3CCD搭載で世界最小・最軽量、ムービーもSDに - 「SDカードムービー」

小山安博  [2005/09/15]

松下電器産業は、3CCDを搭載し、記録メディアにSDメモリーカードを採用したデジタルビデオカメラ「SDカードムービー SDR-S300」「SDカードムービー SDR-S100」を発表した。3CCDを搭載しながら手のひらサイズのコンパクトボディを実現、SDカード採用をいかした連携機能などが特徴。発売は11月15日で、価格はオープンプライスだが、実売想定価格はS300が165,000円前後、S100が130,000円前後。

3CCD+SDカード採用の小型デジタルビデオカメラSDR-S300(写真右)とSDR-S100

「SDカードムービー SDR-S300/S100」は、ビデオテープやHDDを使用しないため、メカ部分が少なく、汚れやホコリ、衝撃に強いという。本体の小型化も実現しており、S300が49.9(W)×97.2(H)×80.6(D)mm、約245g、S100が49.9(W)×96.7(H)×80.4(D)mm、約242g。S100は、3CCDデジタルビデオカメラとしては現時点で世界最小・最軽量だという。

縦型のデザインを採用、ボタン・ダイヤル類を背面に配置し、左右どちらの手でも撮影できる。各種操作のほとんどが片手でできるワンタッチナビゲーションやカーソルキーを採用、操作性にも配慮した。側面には2.8型約21万画素の高精細ワイド液晶モニターを搭載する。

本体前面。2GBのSDカードが付属する

本体背面

撮像素子は1/6インチ・総画素約80万画素のCCDを3つ搭載する。有効画素数は、動画で約64万×3(4:3時)、静止画で約71万×3(同)。アスペクト比16:9での撮影も可能だ。静止画の記録画素数は310万画素になる。レンズは非球面レンズ3枚を含む8群12枚構成の光学10倍ライカディコマーレンズで、焦点距離(35mm判換算時)は、動画時で45.6~456mm(4:3時)、静止画で43.4~434mm(同)。デジタルズームでは25倍、スーパーデジタルズームでは100倍まで拡大できる。

同社デジタルカメラでも採用している光学式手ぶれ補正機能を搭載し、動画ではOIS、静止画ではMEGA OISで手ぶれ補正が行える。プロ用機器にも使われている高画質回路を、民生用小型カメラ用に再設計した「クリスタルエンジン」、HDDレコーダーのDIGAの技術を応用したMPEG-2高画質回路を搭載し、高画質な映像撮影を可能にした。
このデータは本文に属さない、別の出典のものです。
## config.mk

```make
export PLATFORM = sky130hd
export DESIGN_NAME = jk_ff_arbiter
export DESIGN_NICKNAME = d
export VERILOG_FILES = /design/src/rtl/jk_ff_arbiter_pkg.sv /design/src/rtl/jk_ff_arbiter_rr.sv /design/src/rtl/jk_ff_arbiter.sv
export SDC_FILE = /design/constraint.sdc
export NUM_CORES = 1
export LEC_CHECK = 0
export CELL_PAD_IN_SITES_DETAIL_PLACEMENT = 1
export CELL_PAD_IN_SITES_GLOBAL_PLACEMENT = 1
export CORE_MARGIN = 3
export CORE_UTILIZATION = 37
export DETAILED_ROUTE_END_ITERATION = 10
export PLACE_DENSITY = 0.88
export SLEW_MARGIN = 20
export SYNTH_ARGS = -nofsm -noshare
export SYNTH_HDL_FRONTEND = slang
export SYNTH_SLANG_ARGS = --single-unit
export TNS_END_PERCENT = 20
```

## constraint.sdc

```tcl
create_clock -name clk -period 5.95 [get_ports clk]
set_input_delay 0.595 -clock clk [delete_from_list [all_inputs] [get_ports clk]]
set_output_delay 0.595 -clock clk [all_outputs]
set_load 0.02 [all_outputs]
```

## src/rtl/jk_ff_arbiter_pkg.sv

```systemverilog
// Shared types for jk_ff_arbiter: JK command encoding, sequencer states, helpers.
// Ports: none (package).
// The command encoding is chosen so that the 2-bit value is literally {j,k}.
package jk_ff_arb_pkg;

  typedef enum logic [1:0] {
    JK_HOLD   = 2'b00,
    JK_RESET  = 2'b01,
    JK_SET    = 2'b10,
    JK_TOGGLE = 2'b11
  } jk_cmd_e;

  typedef enum logic [1:0] {
    IDLE   = 2'b00,
    DRIVE  = 2'b01,
    SAMPLE = 2'b10
  } arb_state_e;

  // {j,k} pin values for a command.
  function automatic logic [1:0] jk_drive(input jk_cmd_e cmd);
    logic [1:0] jk;
    case (cmd)
      JK_RESET:  jk = 2'b01;
      JK_SET:    jk = 2'b10;
      JK_TOGGLE: jk = 2'b11;
      default:   jk = 2'b00;
    endcase
    return jk;
  endfunction

  // Value q takes after the flop applies a command.
  function automatic logic jk_next(input logic q, input jk_cmd_e cmd);
    logic nq;
    case (cmd)
      JK_RESET:  nq = 1'b0;
      JK_SET:    nq = 1'b1;
      JK_TOGGLE: nq = ~q;
      default:   nq = q;
    endcase
    return nq;
  endfunction

endpackage

```

## src/rtl/jk_ff_arbiter_rr.sv

```systemverilog
// Round-robin arbiter: grants the first asserted request after ptr, wrapping.
// Ports: req (N request bits), ptr (last granted index), gnt (one-hot grant, 0 if no req).
// Purely combinational; the caller owns the pointer register.
module rr_arbiter #(
  parameter int N  = 4,
  parameter int PW = $clog2(N)
) (
  input  logic [N-1:0]  req,
  input  logic [PW-1:0] ptr,
  output logic [N-1:0]  gnt
);

  logic          w_found;
  logic [PW-1:0] w_idx;

  // Walk ptr+1 .. ptr+N (mod N); the previous winner is checked last.
  always_comb begin
    gnt     = '0;
    w_found = 1'b0;
    w_idx   = '0;
    for (int o = 1; o <= N; o++) begin
      w_idx = PW'((int'(ptr) + o) % N);
      if (!w_found && req[w_idx]) begin
        gnt[w_idx] = 1'b1;
        w_found    = 1'b1;
      end
    end
  end

endmodule

```

## src/rtl/jk_ff_arbiter.sv

```systemverilog
// Shares one external jk_ff between N_REQ requesters: round-robin accept, drive j/k
// for one cycle, sample q, return the result tagged with the requester id (accept T -> rsp T+3).
// Ports: clk/rst (sync active-high), req_valid/req_cmd/req_ready (per-requester handshake),
// rsp_valid/rsp_id/rsp_q (result pulse), j/k/q_in (flop pins), busy, err.
// Optional macro JK_FF_ARB_CHECK_EN: tracks a predicted q and raises sticky err on mismatch;
// without it err is tied 0.
module jk_ff_arbiter
  import jk_ff_arb_pkg::*;
#(
  parameter  int N_REQ = 4,
  localparam int ID_W  = $clog2(N_REQ)
) (
  input  logic               clk,
  input  logic               rst,
  input  logic [N_REQ-1:0]   req_valid,
  input  logic [2*N_REQ-1:0] req_cmd,
  output logic [N_REQ-1:0]   req_ready,
  output logic               rsp_valid,
  output logic [ID_W-1:0]    rsp_id,
  output logic               rsp_q,
  output logic               j,
  output logic               k,
  input  logic               q_in,
  output logic               busy,
  output logic               err
);

  arb_state_e       r_state;
  arb_state_e       w_next_state;
  logic [ID_W-1:0]  r_ptr;
  logic [ID_W-1:0]  r_gid;
  logic             r_j;
  logic             r_k;
  logic             r_rsp_valid;
  logic [ID_W-1:0]  r_rsp_id;
  logic             r_rsp_q;
  logic [N_REQ-1:0] w_gnt;
  logic [ID_W-1:0]  w_gnt_id;
  logic             w_any;
  jk_cmd_e          w_cmd;

  rr_arbiter #(
    .N  (N_REQ),
    .PW (ID_W)
  ) u_rr (
    .req (req_valid),
    .ptr (r_ptr),
    .gnt (w_gnt)
  );

  assign w_any = |req_valid;

  always_comb begin
    w_gnt_id = '0;
    for (int i = 0; i < N_REQ; i++) begin
      if (w_gnt[i]) w_gnt_id = ID_W'(i);
    end
  end

  assign w_cmd = jk_cmd_e'(req_cmd[{w_gnt_id, 1'b0} +: 2]);

  // State register
  always_ff @(posedge clk) begin
    if (rst) r_state <= IDLE;
    else     r_state <= w_next_state;
  end

  // Next-state logic
  always_comb begin
    w_next_state = r_state;
    case (r_state)
      IDLE:    if (w_any) w_next_state = DRIVE;
      DRIVE:   w_next_state = SAMPLE;
      SAMPLE:  w_next_state = IDLE;
      default: w_next_state = IDLE;
    endcase
  end

  // Outputs: ready is gated by rst so nothing appears accepted in a reset cycle.
  always_comb begin
    req_ready = '0;
    if (r_state == IDLE && !rst) req_ready = w_gnt;
    busy = (r_state != IDLE);
  end

  // Datapath. j/k are loaded on the accept edge, so they are high only while in
  // DRIVE, and cleared on the DRIVE edge so SAMPLE already sees HOLD.
  always_ff @(posedge clk) begin
    if (rst) begin
      r_j         <= 1'b0;
      r_k         <= 1'b0;
      r_gid       <= '0;
      r_ptr       <= ID_W'(N_REQ - 1);
      r_rsp_valid <= 1'b0;
      r_rsp_id    <= '0;
      r_rsp_q     <= 1'b0;
    end else begin
      r_rsp_valid <= 1'b0;
      case (r_state)
        IDLE: begin
          if (w_any) begin
            {r_j, r_k} <= jk_drive(w_cmd);
            r_gid      <= w_gnt_id;
            r_ptr      <= w_gnt_id;
          end
        end
        DRIVE: begin
          r_j <= 1'b0;
          r_k <= 1'b0;
        end
        SAMPLE: begin
          r_rsp_valid <= 1'b1;
          r_rsp_id    <= r_gid;
          r_rsp_q     <= q_in;
        end
        default: ;
      endcase
    end
  end

  assign j         = r_j;
  assign k         = r_k;
  assign rsp_valid = r_rsp_valid;
  assign rsp_id    = r_rsp_id;
  assign rsp_q     = r_rsp_q;

`ifdef JK_FF_ARB_CHECK_EN
  logic r_pred;
  logic r_known;
  logic r_err;

  // Prediction advances on the accept edge; by SAMPLE the flop has applied the
  // same command, so q_in must match whenever the prediction is known.
  always_ff @(posedge clk) begin
    if (rst) begin
      r_pred  <= 1'b0;
      r_known <= 1'b0;
      r_err   <= 1'b0;
    end else begin
      if (r_state == IDLE && w_any) begin
        r_pred  <= jk_next(r_pred, w_cmd);
        r_known <= r_known | (w_cmd == JK_SET) | (w_cmd == JK_RESET);
      end
      if (r_state == SAMPLE && r_known && (q_in != r_pred)) r_err <= 1'b1;
    end
  end

  assign err = r_err;
`else
  assign err = 1'b0;
`endif

endmodule

```

==> out/metrics.yaml, run 1 <==
leakage_uw: 0.000449
arrival_ps: 3360
start_util_pct: 40.2
slew_headroom_pct: 58.7
critPathSlowestCell: "mux4_2"
end_kind: "primary output"
cp.buffers_inverters: 2
die_x_um: 55.7
fin_nets: 150
drt-total-wl_mm: 2.44
multi_input_area_sq_um: 648
cpMostUsedCell: "nor2b_1"
final_common_cell: "clkdlybuf4s50_1"
n_antenna_cell: 0
drt-initial-drc-count: 10
ios: 27
coreArea_sq_um: 2280
avgSynthCellArea_sq_um: 9.15
path_cells: "inv_1 -> ha_1 -> mux4_2 -> nor2b_1 -> a21oi_1 -> or2_4 -> nor2b_1 -> clkdlybuf4s50_1"
grt_overflow_total: 0
yosys_warnings: 0
synth-edff-count: 0
maxSlewViolCount: 0
grtUsageMet1_pct: 18.9
first_global_vias: 908
rsz0062_at_grt: "false"
area.sequential_sq_um: 240
start_kind: "register"
grt_usage_pct: 16.7
final_cell_mix: "clkdlybuf4s50_1, dfxtp_1, a21oi_1, nand2_1, nor2_1"
dieArea_sq_um: 3100
path_max_fanout: 9
max_cap_violations: 0
p_per_area_nw_per_um2: 424
numCtsBuffers: 3
syn_nets: 122
path_clk_slew_ps: 70
wl_per_cell_um: 15.8
finalHoldViolCount: 0
synthFlopType: "dfxtp_1"
cp_slowest_stage_delay_ps: 650
clock_skew_ps: 5.93
drtPass1Iterations: 4
synthArstFlopShare_pct: 0
num_vias: 861
gp_congestion: 0.806
cts_setup_buffers: 0
cts_max_level: 1
outcome: "finished clean"
synth_seq_cells: 12
fin_crit_ps: 3950
crit_type: "reg2out"
synth_cells: 100
area_delta_synth_final_pct: 32.4
route.detailed.drc: 0
n_fill_cell: 263
ant_nets: 0
grt_max_degree: 13
clock_latency_ps: 270
grt_pass1_wl_mm: 4.18
io_buffers: 25
die_y_um: 55.7
cts_buffer_depth: 2
fin_tns_setup_ps: 0
clkSinkCount: 12
worst_ep_required_time_ps: 5360
finalCritPeriodShare_pct: 66.4
hpwl_mm: 1.84
rows: 17
ys_seq_area_share_pct: 26.3
antenna_found_initial: 0
netlist_area_sq_um: 915
worst_pin_slew_ps: 615
root_buffer: "clkbuf_4"
peakVddDrop_mv: 0.255
grt_use_met3_pct: 5.10
ys_types: 37
grt.busiest_layer: "met2"
use_met2_pct: 30.6
cts_tree: "yes"
place_inst: 151
finalNonFillerCells: 154
final_layout_size_suffix_gt1_share_pct: 15.1
cts_hold_buf: 0
finalSetupViolCount: 0
viasPerCell: 5.59
cts_resized: 0
cp_top_family: "buffers and inverters"
max_freq_ghz: 0.253
hold_path.class: "reg2reg"
-- kinds of logic after synthesis --
| group | Yosys count | share of synthesized area [%] |
|---|---|---|
| and+or+nand+nor | 42 | 26.4 |
| AOI/OAI and AO/OA | 29 | 27.1 |
| DFF | 12 | 26.3 |
| adders and majority gates | 7 | 9.58 |
| buffers and inverters | 6 | 2.87 |
| muxes | 3 | 7.39 |
| other | 1 | 0.410 |
-- cell usage after synthesis (all sizes together) (2+ instances only) --
cell / instances / area [sq um]
dfxtp: 12 / 240
a21oi: 11 / 58.8
nand2: 9 / 33.8
nor2: 8 / 30.0
ha: 7 / 87.6
nand3b: 6 / 45.0
nor2b: 5 / 31.3
inv: 4 / 15.0
nor3: 4 / 25.0
o21ai: 4 / 20.0
a221oi: 3 / 50.1
mux4: 3 / 67.6
or2: 3 / 23.8
a32oi: 2 / 17.5
o211a: 2 / 20.0
o211ai: 2 / 15.0
or3: 2 / 13.8
or3b: 2 / 20.0
-- cell type report --
cell class / instances / share of cell area [%]
Multi-Input combinational cell: 82 / 53.5
Timing Repair Buffer: 25 / 20.7
Sequential cell: 12 / 19.8
Tap cell: 28 / 2.89
Clock buffer: 3 / 1.86
Inverter: 4 / 1.24
-- per-stage QoR --
step	power, uW	setup slack [ps]	area [sq um]	utilization, %	hold slack [ps]
2_1_floorplan	367	2930	915	-	432
3_3_place_gp	453	2330	1190	52.2	442
3_5_place_dp	465	2280	1190	52.2	446
4_1_cts	517	1980	1210	53.2	456
5_1_grt	558	1800	1210	53.2	479
6_report	513	2000	1210	53.2	455
-- final timing paths --
kind / slack [ps] / start / cells after the start / end
worst max-delay path: 2000 / r_ptr[0] / 8 / req_ready[1]
worst max register to register: 3200 / r_ptr[0] / 8 / r_ptr[0]
worst min-delay path: 450 / rsp_id[0] / 2 / rsp_id[0]
worst min register to register: 450 / rsp_id[0] / 2 / rsp_id[0]
-- where the power goes --
part	internal, uW	switching (uW)	total [uW]
Combinational	157	181	338
Clock	23.4	25.0	48.5
Sequential	101	26.6	127
-- worst register-to-register path: cells and delay by family, from the launching register on --
| kind | cells | cell delay [ps] |
|---|---|---|
| adder cells (fa/ha/maj) | 1 | 380 |
| AND/OR/NAND/NOR | 1 | 260 |
| buffers and inverters | 1 | 220 |
| AO/OA/AOI/OAI | 4 | 560 |
| flip-flops | 1 | 540 |
| multiplexers | 1 | 650 |
-- sequential cells by signal, indices dropped and copies added (netlist names) --
| signal | cells |
|---|---|
| r_gid | 2 |
| r_ptr | 2 |
| r_state | 2 |
| rsp_id | 2 |
| j | 1 |
| k | 1 |
| rsp_q | 1 |
| rsp_valid | 1 |
-- per-layer routing --
metal / share of wire [%] / routed length [um]
met3: 5.2 / 127
met1: 45 / 1090
met2: 50 / 1210
met5: 0 / 0
met4: 0.37 / 9
No activity file was read; power rests on OpenSTA's default activity.
==> run 2: changes to the inputs <==
CORE_UTILIZATION = 34   (was 37)
PLACE_DENSITY = 0.82   (was 0.88)
clock period = 4.1 ns   (was 5.95 ns; I/O delays follow)
==> out/metrics.yaml, run 2 (same netlist as run 1, synthesis figures left out) <==
finalSetupViolCount: 0  # unchanged
p_per_area_nw_per_um2: 625  # +47%
rsz0062_at_grt: "false"
max_freq_ghz: 0.263
area.sequential_sq_um: 240  # unchanged
first_global_vias: 914  # +0.66%
cp_slowest_stage_delay_ps: 640  # about the same
cts_tree: "yes"
grt_overflow_total: 0  # unchanged
wl_per_cell_um: 15.5  # -1.8%
die_y_um: 57.9  # +3.8%
final_common_cell: "clkdlybuf4s50_1"
final_cell_mix: "clkdlybuf4s50_1, dfxtp_1, a21oi_1, nand2_1, nor2_1"
clkSinkCount: 12  # unchanged
drt-total-wl_mm: 2.44  # about the same
ant_nets: 0  # unchanged
fin_nets: 150  # unchanged
worst_ep_required_time_ps: 3690  # -1670 ps
rows: 18  # +1
ios: 27  # unchanged
route.detailed.drc: 0  # unchanged
final_layout_size_suffix_gt1_share_pct: 15.7  # +0.67 points
io_buffers: 25  # unchanged
maxSlewViolCount: 0  # unchanged
grt_usage_pct: 15.9  # -0.75 points
hold-worst-slack_ps: 457  # +2.00 ps
grt_max_degree: 13  # unchanged
crit_type: "reg2out"
clock_latency_ps: 280  # about the same
cts_setup_buffers: 0  # unchanged
grtUsageMet1_pct: 21.7  # +2.8 points
hold_path.class: "reg2reg"
start_util_pct: 36.3  # -3.9 points
finalCritPeriodShare_pct: 92.6
path_max_fanout: 9  # unchanged
dieArea_sq_um: 3350  # +7.8%
hpwl_mm: 1.88  # +1.9%
viasPerCell: 5.57  # -0.32%
multi_input_area_sq_um: 648  # unchanged
worst_pin_slew_ps: 638  # +22.9 ps
end_kind: "primary output"
cts_max_level: 1  # unchanged
arrival_ps: 3390  # +30 ps
n_fill_cell: 324  # +23%
grt_pass1_wl_mm: 4.28  # +2.5%
path_cells: "inv_1 -> ha_1 -> mux4_2 -> nor2b_1 -> a21oi_1 -> or2_4 -> nor2b_1 -> clkdlybuf4s50_1"
cts_resized: 0  # unchanged
finalHoldViolCount: 0  # unchanged
cp.buffers_inverters: 2  # unchanged
peakVddDrop_mv: 0.319  # +25%
fin_tns_setup_ps: 0  # unchanged
root_buffer: "clkbuf_4"
n_antenna_cell: 0  # unchanged
cts_buffer_depth: 2  # unchanged
num_vias: 875  # +1.6%
area_delta_synth_final_pct: 34.2
grt_use_met3_pct: 4.45  # -0.65 points
antenna_found_initial: 0  # unchanged
gp_congestion: 0.759  # -5.8%
grt.busiest_layer: "met2"
cts_hold_buf: 0  # unchanged
use_met2_pct: 25.8  # -4.8 points
drtPass1Iterations: 4  # unchanged
path_clk_slew_ps: 80  # about the same
max_cap_violations: 0  # unchanged
cp_top_family: "buffers and inverters"
coreArea_sq_um: 2520  # +11%
fin_crit_ps: 3800
slew_headroom_pct: 57.2  # -1.5 points
numCtsBuffers: 3  # unchanged
cpMostUsedCell: "nor2b_1"
drt-initial-drc-count: 14  # +4
leakage_uw: 0.000456  # +1.6%
clock_skew_ps: 3.73  # -2.19 ps
critPathSlowestCell: "mux4_2"
die_x_um: 57.9  # +3.8%
outcome: "finished clean"
start_kind: "register"
[run 2: cell types whose count changed in the layout (fill, tap and decap cells not counted)]
cell,change
clkbuf_8,+1
[run 2: cell type report]
class | count | share of cell area, %
inverters | 4 | 1.22
clock buffers | 4 | 2.96
repair buffers | 25 | 20.4
well taps | 30 | 3.06
flip-flops and latches | 12 | 19.6
multi-input cells | 82 | 52.8
[run 2: worst reg2reg max path, delay by kind of cell, from the launching register on]
family | cells | cell delay, ps
mux | 1 | 640
buf+inv | 1 | 230
simple gates | 1 | 270
compound gates | 2 | 560
fa+ha+maj | 1 | 380
flops | 1 | 540
[run 2: report_power, final]
| group | switching, uW | internal, uW |
|---|---|---|
| Combinational | 260 | 228 |
| Sequential | 36.1 | 146 |
| Clock | 42.2 | 54.0 |
[run 2: final timing paths]
kind                   from            to  slack, ps  cells after the start
hold reg to reg   rsp_id[0]     rsp_id[0]        460                      2
setup / recovery   r_ptr[0]  req_ready[1]        300                      8
setup reg to reg   r_ptr[0]      r_ptr[1]       1350                      6
hold / removal    rsp_id[0]     rsp_id[0]        460                      2
[run 2: layer usage]
metal / share of wire (%) / vias to the layer above
met3: 5.4 / 0
met2: 47 / 27
met4: 0 / 0
met5: 0 / -
met1: 48 / 425
li1: - / 423
[run 2: per-stage QoR]
| step | instance area [sq um] | setup WS, ps | std cells | power, uW | utilization [%] |
|---|---|---|---|---|---|
| global route | 1230 | 114 | 157 | 827 | 48.7 |
| CTS | 1230 | 303 | 157 | 772 | 48.7 |
| floorplan | 915 | 1270 | 100 | 533 | - |
| finish | 1230 | 302 | 157 | 767 | 48.7 |
| global placement | 1190 | 748 | 153 | 659 | 47.2 |
| detailed placement | 1190 | 635 | 153 | 670 | 47.2 |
記録メディアはSDカードで、製品には2GBのものが付属する。記録方式はMPEG-2で、転送レートはXPが約10Mbps(VBR)/30fps、SPが約5Mbps(VBR)/30fps、LPが約2.5Mbps(VBR)/30fpsとなっており、記録時間は付属の2GBのカードに対し、XPで約25分、SPで約50分、LPで約100分だ。SDカードを利用するため、PCやHDDレコーダーへの映像転送も容易。電源は充電式バッテリーVW-VBE10で、連続撮影可能時間は約1時間20分。

そのほか、1/2000秒までのシャッタースピード、最低照度1ルクスで暗いところでもカラー撮影できる「カラーナイトビュー」、肌色部分を検知してソフトフォーカスをかける「美肌モード」、テレ端で約50cmまで近づけるテレマクロ、シーンモード、逆光補正、白バランス設定、内蔵フラッシュなど、豊富な機能を搭載した。

S100はベーシックモデルで、S300は外装にカーボン樹脂強化ポリマーを採用、キャリングケース/バック/バッテリーチャージャーを同梱したアクティブモデルとしている。松下電器は、SDカードの利用範囲拡大を続けており、デジタルカメラ、携帯型音楽プレイヤーに続いて、ムービーカメラにも進出、テレビやHDDレコーダーなどとリンクした使い方提案を拡充している。